Of her struggles for self-control, she recognized that ‘‘this is the teaching I need; for as a school-marm I must behave myself and guard my tongue and temper carefully, and set an example of sweet manners.’’ Alcott, of course, made a successful career out of her efforts to master her maverick temper. The autobiographical heroine of her most successful novel, Little Women, who has spoken to successive generations of readers as they endured female socialization, was modeled on her own struggles to bring her spirited temperament in accord with feminine ideals.
So in practice being good first meant not being bad. Indeed, it was some- times better not to ‘‘be’’ much at all. Girls sometimes worked to suppress liveliness of all kinds. Agnes Hamilton resolved at the beginning of 1884 that she would ‘‘study very hard this year and not have any spare time,’’ and also that she would try to stop talking, a weakness she had identified as her principle fault.
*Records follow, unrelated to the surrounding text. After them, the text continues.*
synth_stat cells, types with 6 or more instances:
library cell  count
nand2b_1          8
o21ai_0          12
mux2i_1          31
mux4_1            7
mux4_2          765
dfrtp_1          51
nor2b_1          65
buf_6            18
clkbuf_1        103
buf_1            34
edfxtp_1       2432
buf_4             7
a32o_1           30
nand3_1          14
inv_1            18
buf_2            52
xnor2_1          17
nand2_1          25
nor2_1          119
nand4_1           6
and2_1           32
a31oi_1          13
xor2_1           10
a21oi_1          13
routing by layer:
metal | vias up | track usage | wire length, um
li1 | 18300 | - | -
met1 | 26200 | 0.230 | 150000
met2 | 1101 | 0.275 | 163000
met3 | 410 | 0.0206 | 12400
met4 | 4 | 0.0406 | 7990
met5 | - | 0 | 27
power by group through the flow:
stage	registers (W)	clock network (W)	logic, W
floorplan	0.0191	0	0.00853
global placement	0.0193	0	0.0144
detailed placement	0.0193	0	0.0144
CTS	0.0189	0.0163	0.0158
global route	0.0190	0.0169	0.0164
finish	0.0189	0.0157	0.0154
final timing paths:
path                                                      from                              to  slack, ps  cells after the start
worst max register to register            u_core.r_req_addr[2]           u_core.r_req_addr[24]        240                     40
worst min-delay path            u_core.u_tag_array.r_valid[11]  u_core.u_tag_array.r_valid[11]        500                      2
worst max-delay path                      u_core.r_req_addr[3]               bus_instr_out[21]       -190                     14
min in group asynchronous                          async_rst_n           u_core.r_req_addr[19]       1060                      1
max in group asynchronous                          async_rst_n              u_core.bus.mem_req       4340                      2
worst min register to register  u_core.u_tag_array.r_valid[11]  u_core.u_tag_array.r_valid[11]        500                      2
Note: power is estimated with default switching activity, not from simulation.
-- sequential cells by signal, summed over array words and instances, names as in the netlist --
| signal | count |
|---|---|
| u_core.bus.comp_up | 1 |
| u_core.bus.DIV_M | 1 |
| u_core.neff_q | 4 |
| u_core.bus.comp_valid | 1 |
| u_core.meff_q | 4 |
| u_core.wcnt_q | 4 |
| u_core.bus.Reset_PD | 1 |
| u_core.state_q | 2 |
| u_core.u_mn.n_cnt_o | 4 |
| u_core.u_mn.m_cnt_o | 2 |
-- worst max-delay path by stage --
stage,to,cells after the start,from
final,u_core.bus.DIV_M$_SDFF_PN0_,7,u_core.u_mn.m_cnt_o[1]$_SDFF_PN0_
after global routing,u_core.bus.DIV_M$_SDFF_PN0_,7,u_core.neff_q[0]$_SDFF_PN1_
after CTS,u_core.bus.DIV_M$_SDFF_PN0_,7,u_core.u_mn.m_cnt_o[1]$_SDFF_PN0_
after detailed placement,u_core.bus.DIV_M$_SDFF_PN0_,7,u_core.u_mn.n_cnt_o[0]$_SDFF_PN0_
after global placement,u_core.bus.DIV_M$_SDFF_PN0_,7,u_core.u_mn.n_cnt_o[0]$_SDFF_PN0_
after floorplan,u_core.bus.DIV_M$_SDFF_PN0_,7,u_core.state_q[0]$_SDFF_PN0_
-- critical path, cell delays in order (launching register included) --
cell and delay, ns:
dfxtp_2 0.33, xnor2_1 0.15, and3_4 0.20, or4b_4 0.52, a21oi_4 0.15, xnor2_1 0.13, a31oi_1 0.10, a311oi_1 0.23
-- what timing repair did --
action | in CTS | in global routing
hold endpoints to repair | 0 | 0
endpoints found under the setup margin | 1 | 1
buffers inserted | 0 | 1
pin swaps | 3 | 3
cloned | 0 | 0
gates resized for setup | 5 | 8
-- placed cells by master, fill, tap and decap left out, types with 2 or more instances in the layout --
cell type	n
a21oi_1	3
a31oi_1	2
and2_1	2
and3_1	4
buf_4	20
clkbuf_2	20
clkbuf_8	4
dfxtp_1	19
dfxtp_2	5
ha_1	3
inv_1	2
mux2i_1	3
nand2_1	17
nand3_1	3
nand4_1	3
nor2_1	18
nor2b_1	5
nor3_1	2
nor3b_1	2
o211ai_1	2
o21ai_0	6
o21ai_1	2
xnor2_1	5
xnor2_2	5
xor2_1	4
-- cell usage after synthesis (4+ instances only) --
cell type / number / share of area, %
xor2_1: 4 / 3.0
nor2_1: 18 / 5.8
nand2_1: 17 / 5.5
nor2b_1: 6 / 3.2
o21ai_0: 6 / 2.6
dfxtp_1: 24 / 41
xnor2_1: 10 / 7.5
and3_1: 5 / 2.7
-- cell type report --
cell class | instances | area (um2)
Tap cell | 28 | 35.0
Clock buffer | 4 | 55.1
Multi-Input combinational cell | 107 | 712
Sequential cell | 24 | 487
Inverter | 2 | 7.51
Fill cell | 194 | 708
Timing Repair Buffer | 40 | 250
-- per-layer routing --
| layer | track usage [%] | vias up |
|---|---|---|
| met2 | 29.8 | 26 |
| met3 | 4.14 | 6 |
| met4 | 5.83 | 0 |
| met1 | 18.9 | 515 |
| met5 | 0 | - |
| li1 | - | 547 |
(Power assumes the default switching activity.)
$ cat src/rtl/edge_evt_pkg.sv
// Shared constants and helpers for the edge-event arbiter.
package edge_evt_pkg;

  localparam logic EVT_FALL = 1'b0;
  localparam logic EVT_RISE = 1'b1;

  // Round-robin increment with wrap at n.
  function automatic int unsigned rr_next(input int unsigned idx, input int unsigned n);
    return (idx + 1 >= n) ? 0 : idx + 1;
  endfunction

endpackage

$ cat src/rtl/edge_det.sv
// Per-channel edge detector with rise/fall pending bits, age order and sticky overflow.
module edge_det
  import edge_evt_pkg::*;
(
  input  logic clk,
  input  logic rst,
  input  logic sig,
  input  logic en,
  input  logic grant_rise,
  input  logic grant_fall,
  input  logic ovf_clr,
  output logic rise_pend,
  output logic fall_pend,
  output logic order,
  output logic ovf,
  output logic pend_nxt_c
);

  logic prev_q;
  logic rise_det;
  logic fall_det;
  logic r_keep;
  logic f_keep;
  logic rise_nxt;
  logic fall_nxt;
  logic order_nxt;
  logic ovf_nxt;

  // order holds the type of the older pending event; a same-cycle grant plus new edge counts as fresh.
  always_comb begin
    rise_det   = en & sig & ~prev_q;
    fall_det   = en & ~sig & prev_q;
    r_keep     = rise_pend & ~grant_rise;
    f_keep     = fall_pend & ~grant_fall;
    rise_nxt   = r_keep | rise_det;
    fall_nxt   = f_keep | fall_det;
    order_nxt  = order;
    if (rise_det && !r_keep) begin
      order_nxt = f_keep ? EVT_FALL : EVT_RISE;
    end else if (fall_det && !f_keep) begin
      order_nxt = r_keep ? EVT_RISE : EVT_FALL;
    end
    ovf_nxt    = (ovf & ~ovf_clr) | (rise_det & r_keep) | (fall_det & f_keep);
    pend_nxt_c = rise_nxt | fall_nxt;
  end

  always_ff @(posedge clk) begin
    if (rst) begin
      prev_q    <= 1'b0;
      rise_pend <= 1'b0;
      fall_pend <= 1'b0;
      order     <= 1'b0;
      ovf       <= 1'b0;
    end else begin
      prev_q    <= sig;
      rise_pend <= rise_nxt;
      fall_pend <= fall_nxt;
      order     <= order_nxt;
      ovf       <= ovf_nxt;
    end
  end

endmodule

$ cat src/rtl/edge_event_arbiter.sv
// Multi-channel edge-event queue sharing one valid/ready event port via round-robin.
module edge_event_arbiter
  import edge_evt_pkg::*;
#(
  parameter int unsigned N_CH = 4,
  parameter int unsigned CH_W = $clog2(N_CH)
) (
  input  logic            clk,
  input  logic            rst,
  input  logic [N_CH-1:0] sig,
  input  logic [N_CH-1:0] en,
  output logic            evt_valid,
  input  logic            evt_ready,
  output logic [CH_W-1:0] evt_ch,
  output logic            evt_rise,
  output logic [N_CH-1:0] ovf,
  input  logic [N_CH-1:0] ovf_clr,
  output logic            busy
);

  logic [N_CH-1:0] rise_pend;
  logic [N_CH-1:0] fall_pend;
  logic [N_CH-1:0] order;
  logic [N_CH-1:0] pend_nxt;
  logic [N_CH-1:0] pend_any;
  logic [N_CH-1:0] grant_rise;
  logic [N_CH-1:0] grant_fall;
  logic [CH_W-1:0] ptr;
  logic [CH_W-1:0] ptr_nxt;
  logic [CH_W-1:0] cand;
  logic [CH_W-1:0] gidx;
  logic [CH_W-1:0] ch_nxt;
  logic            slot_free;
  logic            found;
  logic            sel_rise;
  logic            valid_nxt;
  logic            rise_nxt;

  for (genvar i = 0; i < int'(N_CH); i++) begin : g_det
    edge_det u_det (
      .clk        (clk),
      .rst        (rst),
      .sig        (sig[i]),
      .en         (en[i]),
      .grant_rise (grant_rise[i]),
      .grant_fall (grant_fall[i]),
      .ovf_clr    (ovf_clr[i]),
      .rise_pend  (rise_pend[i]),
      .fall_pend  (fall_pend[i]),
      .order      (order[i]),
      .ovf        (ovf[i]),
      .pend_nxt_c (pend_nxt[i])
    );
  end

  // Round-robin scan from ptr; the grant only fires when the output slot is free.
  always_comb begin
    pend_any   = rise_pend | fall_pend;
    slot_free  = ~evt_valid | evt_ready;
    found      = 1'b0;
    gidx       = '0;
    cand       = '0;
    for (int unsigned k = 0; k < N_CH; k++) begin
      cand = CH_W'((32'(ptr) + k) % N_CH);
      if (!found && pend_any[cand]) begin
        found = 1'b1;
        gidx  = cand;
      end
    end
    sel_rise   = rise_pend[gidx] & (~fall_pend[gidx] | (order[gidx] == EVT_RISE));
    grant_rise = '0;
    grant_fall = '0;
    valid_nxt  = evt_valid;
    ch_nxt     = evt_ch;
    rise_nxt   = evt_rise;
    ptr_nxt    = ptr;
    if (slot_free) begin
      if (found) begin
        if (sel_rise) grant_rise[gidx] = 1'b1;
        else          grant_fall[gidx] = 1'b1;
        valid_nxt = 1'b1;
        ch_nxt    = gidx;
        rise_nxt  = sel_rise ? EVT_RISE : EVT_FALL;
        ptr_nxt   = CH_W'(rr_next(32'(gidx), N_CH));
      end else begin
        valid_nxt = 1'b0;
      end
    end
  end

  always_ff @(posedge clk) begin
    if (rst) begin
      evt_valid <= 1'b0;
      evt_ch    <= '0;
      evt_rise  <= 1'b0;
      ptr       <= '0;
      busy      <= 1'b0;
    end else begin
      evt_valid <= valid_nxt;
      evt_ch    <= ch_nxt;
      evt_rise  <= rise_nxt;
      ptr       <= ptr_nxt;
      busy      <= (|pend_nxt) | valid_nxt;
    end
  end

endmodule

$ cat config.mk
export PLATFORM = sky130hd
export DESIGN_NAME = edge_event_arbiter
export DESIGN_NICKNAME = d
export VERILOG_FILES = /design/src/rtl/edge_evt_pkg.sv /design/src/rtl/edge_det.sv /design/src/rtl/edge_event_arbiter.sv
export SDC_FILE = /design/constraint.sdc
export NUM_CORES = 1
export LEC_CHECK = 0
export CORE_MARGIN = 5
export CORE_UTILIZATION = 50
export DETAILED_ROUTE_END_ITERATION = 8
export GPL_TIMING_DRIVEN = 1
export HOLD_SLACK_MARGIN = 0.12
export PLACE_DENSITY_LB_ADDON = 0.12
export SKIP_LAST_GASP = 1
export SYNTH_ARGS = -nofsm -noshare
export SYNTH_HDL_FRONTEND = slang
export SYNTH_HIERARCHICAL = 1
export SYNTH_SLANG_ARGS = --single-unit
$ cat constraint.sdc
create_clock -name clk -period 3.25 [get_ports clk]
set_input_delay 0.325 -clock clk [delete_from_list [all_inputs] [get_ports clk]]
set_output_delay 0.325 -clock clk [all_outputs]
set_load 0.1 [all_outputs]
======== After elaboration in Yosys (flattened, before gate mapping) ========
Cells that the tools add are included.
word-level totals
  bits in registers ....................... 27
  memories ................................ 0
  word-level logic and storage cells ...... 198
  output and inout port bits .............. 9
  RAM bits ................................ 0
  latch bits .............................. 0
  bits of input ports ..................... 15
  bits in read-only memories .............. 0
cells by class
  div/mod/pow operators ................... 0
  reduce and logical (&&, ||, !) cells .... 29
  eq/ne operators ......................... 0
  magnitude comparators ................... 7
  muxes and demuxes ....................... 50
  bitwise operators ....................... 83
  multiply operators ...................... 0
  $add $sub $neg .......................... 4
  shift-type cells ........................ 0
operators with widths
  cell                                                         number
  bitwise AND 1 bit                                            37
  2-to-1 mux 1 bit                                             31
  2-to-1 mux 4 bit                                             6
  bitwise OR 1 bit                                             23
  inverter 1 bit                                               22
  less-than comparator 2 x 3 -> 1 bit (second input constant)  5
  binary-select mux 1 bit (select 2 bit)                       7
  logical AND 1 bit                                            12
  logical NOT 1 bit                                            11
  2-to-1 mux 2 bit                                             5
  nonzero test 2 bit                                           4
  adder 2 bit (second input constant)                          2
  bitwise OR 4 bit                                             1
  OR reduction 4 bit                                           1
  adder 2 x 1 -> 3 bit (second input constant)                 1
  >= comparator 3 bit (second input constant)                  1
  adder 2 x 1 -> 2 bit (second input constant)                 1
  demux 1 bit (select 2 bit)                                   1
  >= comparator 2 x 1 -> 1 bit (second input constant)         1
  AND reduction 2 bit                                          1

======== Depth between registers and ports, before layout ========
  depth in word-level cells ............... 27
  mapped depth ............................ 12
  mapped depth without buffers ............ 12

======== Cells and area by module ========
Netlist, hierarchy kept.
modules (own cells, without submodules)
  module              cells an instance  sequential area each (µm²)  area each (µm²)  times used
  edge_det            25                 100.1                       216.5            4
  edge_event_arbiter  72                 140.1                       578.1            1

======== Least setup slack after synthesis ========
Ideal clock, no wire load.
  kind .................................... register to register
  start point ............................. register g_det[0].u_det.fall_pend
  end point ............................... register busy
  setup slack ............................. 0.909 ns
  stages on the path, launching flop included .. 11
  clock period less this slack ............ 2.341 ns
  data arrival time ....................... 2.199 ns
  buffers on the path ..................... 0
  data required time ...................... 3.108 ns
  setup time .............................. 0.142 ns
  cells stage by stage .................... dfxtp_1 -> or2_4 -> a211o_1 -> a22o_1 -> a311o_1 -> a21oi_1 -> nor2b_2 -> nor2_2 -> nand2_1 -> nor4_1 -> a31oi_1
between the ends
  longest elaborated chain between the ends .. 27
  elaborated cells on any way between the ends .. 75
  those cells by class .................... order compare (2); mux (32); bitwise (33); reduce/logical (8)
RTL lines
  item                                                       line                       source
  from (decl)                                                edge_det.sv:13             output logic fall_pend,
  from (signal assigned)                                     edge_det.sv:57             fall_pend <= fall_nxt;
  branches (longest 19 deep; another with bitwise OR 4 bit)  -
  2-to-1 mux 4 bit *                                         edge_event_arbiter.sv:78   if (found) begin
  2-to-1 mux 4 bit *                                         edge_event_arbiter.sv:77   if (slot_free) begin
  named net grant_fall[1]                                    edge_event_arbiter.sv:27   logic [N_CH-1:0] grant_fall;
  inverter 1 bit *                                           edge_det.sv:34             f_keep = fall_pend & ~grant_fall;
  bitwise AND 1 bit *                                        edge_det.sv:34
  bitwise OR 1 bit *                                         edge_det.sv:36             fall_nxt = f_keep | fall_det;
  bitwise OR 1 bit *                                         edge_det.sv:44             pend_nxt_c = rise_nxt | fall_nxt;
  named net pend_nxt[1]                                      edge_event_arbiter.sv:24   logic [N_CH-1:0] pend_nxt;
  OR reduction 4 bit *                                       edge_event_arbiter.sv:103  busy <= (|pend_nxt) | valid_nxt;
  bitwise OR 1 bit *                                         edge_event_arbiter.sv:103
  to (signal assigned)                                       edge_event_arbiter.sv:103
  to (decl)                                                  edge_event_arbiter.sv:18   output logic busy
Mark *: on every way through the listed nets, which the timed path passes. The select of a mux whose other input is x is not followed.
A chain may end at the register's enable or synchronous reset.

======== Final worst setup path ========
  start point ............................. register ptr[1]
  end point ............................... register busy
between the ends
  longest elaborated chain between the ends .. 26
  elaborated cells on any way between the ends .. 77
  those cells by class .................... add/sub (3); order compare (2); mux (32); bitwise (32); reduce/logical (8)
RTL lines
  item                                                                         line                       source
  from (decl)                                                                  edge_event_arbiter.sv:28   logic [CH_W-1:0] ptr;
  from (signal assigned)                                                       edge_event_arbiter.sv:102  ptr <= ptr_nxt;
  branches (longest 11 deep; another with adder 2 x 1 -> 2 bit)                -
  2-to-1 mux 2 bit *                                                           edge_event_arbiter.sv:65   if (!found && pend_any[cand]) begin
  named net gidx[0]                                                            edge_event_arbiter.sv:31   logic [CH_W-1:0] gidx;
  branches (longest 5 deep; another with less-than comparator 2 x 3 -> 1 bit)  -
  2-to-1 mux 4 bit *                                                           edge_event_arbiter.sv:79   if (sel_rise) grant_rise[gidx] = 1'b1;
  2-to-1 mux 4 bit *                                                           edge_event_arbiter.sv:78
  2-to-1 mux 4 bit *                                                           edge_event_arbiter.sv:77
  named net grant_fall[1]                                                      edge_event_arbiter.sv:27
  inverter 1 bit *                                                             edge_det.sv:34
  bitwise AND 1 bit *                                                          edge_det.sv:34
  bitwise OR 1 bit *                                                           edge_det.sv:36
  bitwise OR 1 bit *                                                           edge_det.sv:44
  named net pend_nxt[1]                                                        edge_event_arbiter.sv:24
  OR reduction 4 bit *                                                         edge_event_arbiter.sv:103
  bitwise OR 1 bit *                                                           edge_event_arbiter.sv:103
Marked as above.

==> flow_metrics.tcl <==
set metrics [dict create \
    status "finished, final reports clean" \
    core_um2 2760 \
    synth_edf_count 0 \
    cts-root-buf "clkbuf_4" \
    r2r_cells 10 \
    required_ns 3.42 \
    insertion_delay_ns 0.31 \
    grt_overflow_total 0 \
    peakVddDrop_uv 327 \
    r2r_start "ptr[1]" \
    grt_pass1_vias 1260 \
    r2r_end "busy" \
    clk_pin_slew_ns 0.14 \
    num_antenna_cells 0 \
    synth_top_area_cell "dfxtp_1" \
    crit_path_end_kind "register" \
    min_from "evt_ch[0]" \
    synth_seq_cells 27 \
    relSlewSlack 0.318 \
    nFillCells 256 \
    drt_iter0_drc 43 \
    grt_usage 0.157 \
    p_leak_uw 0.000712 \
    num_rows 19 \
    synth_area_leaders "dfxtp_1 37%, nor2b_1 9.1%, nor2_1 6.8%" \
    cts_hold_buf 0 \
    layout_min_cycle_time_ns 2.88 \
    worst_setup_path_start_kind "register" \
    ys_async_sr_fraction 0 \
    dr.pass1.iters 4 \
    die_area_um2 4060 \
    worstMarginPinSlew_ns 1.02 \
    vias 1294 \
    setup_violations 0 \
    fmax_ghz 0.348 \
    synth_top_area_frac 0.374 \
    netlist_instances 172 \
    cts.sinks 27 \
    dieHeight_um 63.7 \
    drt-total-wl_um 3080 \
    min_to "evt_ch[0]" \
    drc 0 \
    grt_max_degree 29 \
    fin_nets 217 \
    cp_slowest_stage_delay_ns 0.61 \
    yosysSeqAreaShare 0.374 \
    cts_resized 0 \
    synth_cell_types 39 \
    tns_ns 0 \
    syn2layout_area_growth_pct 19.4 \
    synth_fp_nets 191 \
    clockBufferDepth 2 \
    drv_slew 0 \
    ys_warn_count 6 \
    r2r_setup_slack_ns 0.37 \
    wl_per_cell_um 13.5 \
    cts_tree "done" \
    cp_max_fo 9 \
    numPortBuffers 23 \
    grt_pass1_wl_um 5360 \
    yosysMostFrequentCell "dfxtp_1" \
    finalClockSkew_ns 0.00307 \
    dp_hpwl_um 2370 \
    antenna_left 0 \
    post-route-period-util 0.885 \
    worstSetupPathType "reg -> reg" \
    drive_gt1_frac 0.107 \
    routabilityCongestion 0.832 \
    rsz0062_at_grt "false" \
    syn_area_per_cell_um2 8.39 \
    path_cells "nor3_1 -> a211oi_1 -> a311oi_2 -> o211ai_1 -> a21oi_1 -> nor2b_2 -> nor2_2 -> nand2_1 -> nor4_1 -> a31oi_1" \
    synthFlopType "dfxtp_1" \
    ios 24 \
    start_util 0.524 \
    hold_path.class "reg -> reg" \
    hold_viol 0 \
    fp.dieW_um 63.7 \
    cpMaxStageDelayCell "a311oi_2" \
    cts_buffers 3 \
    syn-cell-area_um2 1440 \
    htreeDepth 1 \
    crit_arrival_ns 3.05 \
    viasPerCell 5.68 \
    maxCapViolCount 0 \
    hold_depth 2 \
    antenna_found_initial 0 \
    power_density_nw_per_um2 473 \
    finalPower_uw 815 \
    synth_commonest_cells "27 x dfxtp_1, 26 x nor2_1, 21 x nor2b_1" \
    cts_setup_buffers 0 \
]
final cells by class:
type	instances	area [um^2]	area share
Multi-Input combinational cell	136	862	0.500
Tap cell	31	38.8	0.0225
Sequential cell	27	541	0.313
Clock buffer	4	26.3	0.0152
Inverter	7	26.3	0.0152
Timing Repair Buffer	23	230	0.134
routing by layer:
layer,up-vias,part of all wire,GRT usage
li1,656,-,-
met1,616,0.47,0.203
met2,20,0.50,0.274
met3,2,0.031,0.0210
met4,0,0.0045,0.0390
met5,-,0,0
sequential cells by signal, summed over array words and instances (netlist names):
signal	cells
g_det.u_det/fall_pend	4
g_det.u_det/order	4
g_det.u_det/ovf	4
g_det.u_det/prev_q	4
g_det.u_det/rise_pend	4
evt_ch	2
ptr	2
busy	1
evt_rise	1
evt_valid	1
power by group:
| part | switching, uW | internal, uW | leakage [uW] | total [uW] |
|---|---|---|---|---|
| clock | 93.4 | 47.9 | 0.0000150 | 141 |
| combinational | 185 | 105 | 0.000475 | 290 |
| sequential | 24.8 | 358 | 0.000222 | 383 |
| total | 304 | 511 | 0.000712 | 815 |
stage by stage:
step           cell area [um^2]  worst slack, ns  hold slack [ns]  std cells   util
6_report                   1720            0.373            0.524        228  0.625
5_1_grt                    1720            0.134            0.552        228  0.625
4_1_cts                    1720            0.358            0.526        228  0.625
3_5_place_dp               1700            0.345            0.493        224  0.616
3_3_place_gp               1700            0.405            0.483        224  0.616
2_1_floorplan              1440            0.909            0.394        172      -
worst max-delay path: cells and delay by family, from the launching register on:
| kind | cells | cell delay (ns) |
|---|---|---|
| AO/OA/AOI/OAI | 5 | 1.43 |
| AND/OR/NAND/NOR | 5 | 0.89 |
| flip-flops | 1 | 0.41 |
cells in the final DEF, fill, tap and decap left out, types with 2 or more instances in the layout:
cell type / count
dfxtp_1: 27
nor2_1: 26
clkdlybuf4s50_1: 23
nor2b_1: 21
nand2_1: 12
o21ai_1: 8
inv_1: 7
a21oi_1: 6
nor3_1: 5
a31oi_1: 5
ha_1: 4
and3b_2: 4
and3b_1: 4
nor2b_2: 4
nor2_2: 4
a221oi_1: 4
a211oi_1: 3
o21ai_0: 3
mux2i_1: 3
clkbuf_4: 3
nor4_1: 2
worst max-delay path by stage:
stage / to / start / slack [ns] / cells past startpoint
3_3_place_gp: busy / evt_ready / 0.41 / 10
2_1_floorplan: busy / g_det[0].u_det/fall_pend / 0.91 / 10
6_report: busy / ptr[1] / 0.37 / 10
4_1_cts: busy / ptr[1] / 0.36 / 10
3_5_place_dp: busy / evt_ready / 0.35 / 10
5_1_grt: busy / ptr[1] / 0.13 / 10
kinds of logic (layout without fill, tap and decap cells):
group / Yosys count / after routing / synth area share
AOI/OAI and AO/OA: 40 / 40 / 0.192
and+or+nand+nor: 89 / 89 / 0.349
adders and majority gates: 4 / 4 / 0.0347
muxes: 3 / 3 / 0.0208
DFF: 27 / 27 / 0.374
buffers and inverters: 9 / 34 / 0.0286
(Power assumes the default switching activity.)
==> RTL edit: new RTL, same settings <==
Set the parameter `N_CH` to 8 (it was 4).
--- a/src/rtl/edge_event_arbiter.sv
+++ b/src/rtl/edge_event_arbiter.sv
@@ -3,5 +3,5 @@
   import edge_evt_pkg::*;
 #(
-  parameter int unsigned N_CH = 4,
+  parameter int unsigned N_CH = 8,
   parameter int unsigned CH_W = $clog2(N_CH)
 ) (
Interface: changed (5 resized); port bits go from 24 to 41. No check against the original RTL was run, so the function may have changed too.
==> RTL edit against the unedited design <==
The run now ends with setup timing left. Critical endpoint unchanged. Largest cell class unchanged. Final area grew to 3.3 times the old value. Sequential cell count rose by 22. Global-route usage rose by 12 points. Critical path type unchanged. Routed wire length grew to 4.0 times the old value. Sequential power rose by 94%. Setup slack lost 1400 ps. Via count rose to 3.1 times the old value. Power rose to 7.9 times the old value. Largest power group is now combinational logic. Synthesized area rose to 2.6 times the old value.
When Lizzie Morrissey got angry she didn’t speak for the rest of the evening, certainly preferable to impassioned speech. Charlotte Perkins Gilman, who later critiqued many aspects of Victorian repression, at the advanced age of twenty-one at New Year’s made her second resolution: ‘‘Correct and necessary speech only.’’
Mary Boit, too, measured her goodness in terms of actions uncommitted. ‘‘I was good and did not do much of anything,’’ she recorded ambiguously at the age of ten. It is perhaps this reservation that provoked the reflection of southerner Lucy Breckinridge, who anticipated with excitement the return of her sister from a long trip. ‘‘Eliza will be here tomorrow. She has been away so long that I do not know what I shall do to repress my joy when she comes. I don’t like to be so glad when anybody comes.’’ Breckinridge clearly interpreted being good as in practice an exercise in suppression. This was just the lesson of self-censoring that Alice James had starkly described as ‘‘‘killing myself,’ as some one calls it.’’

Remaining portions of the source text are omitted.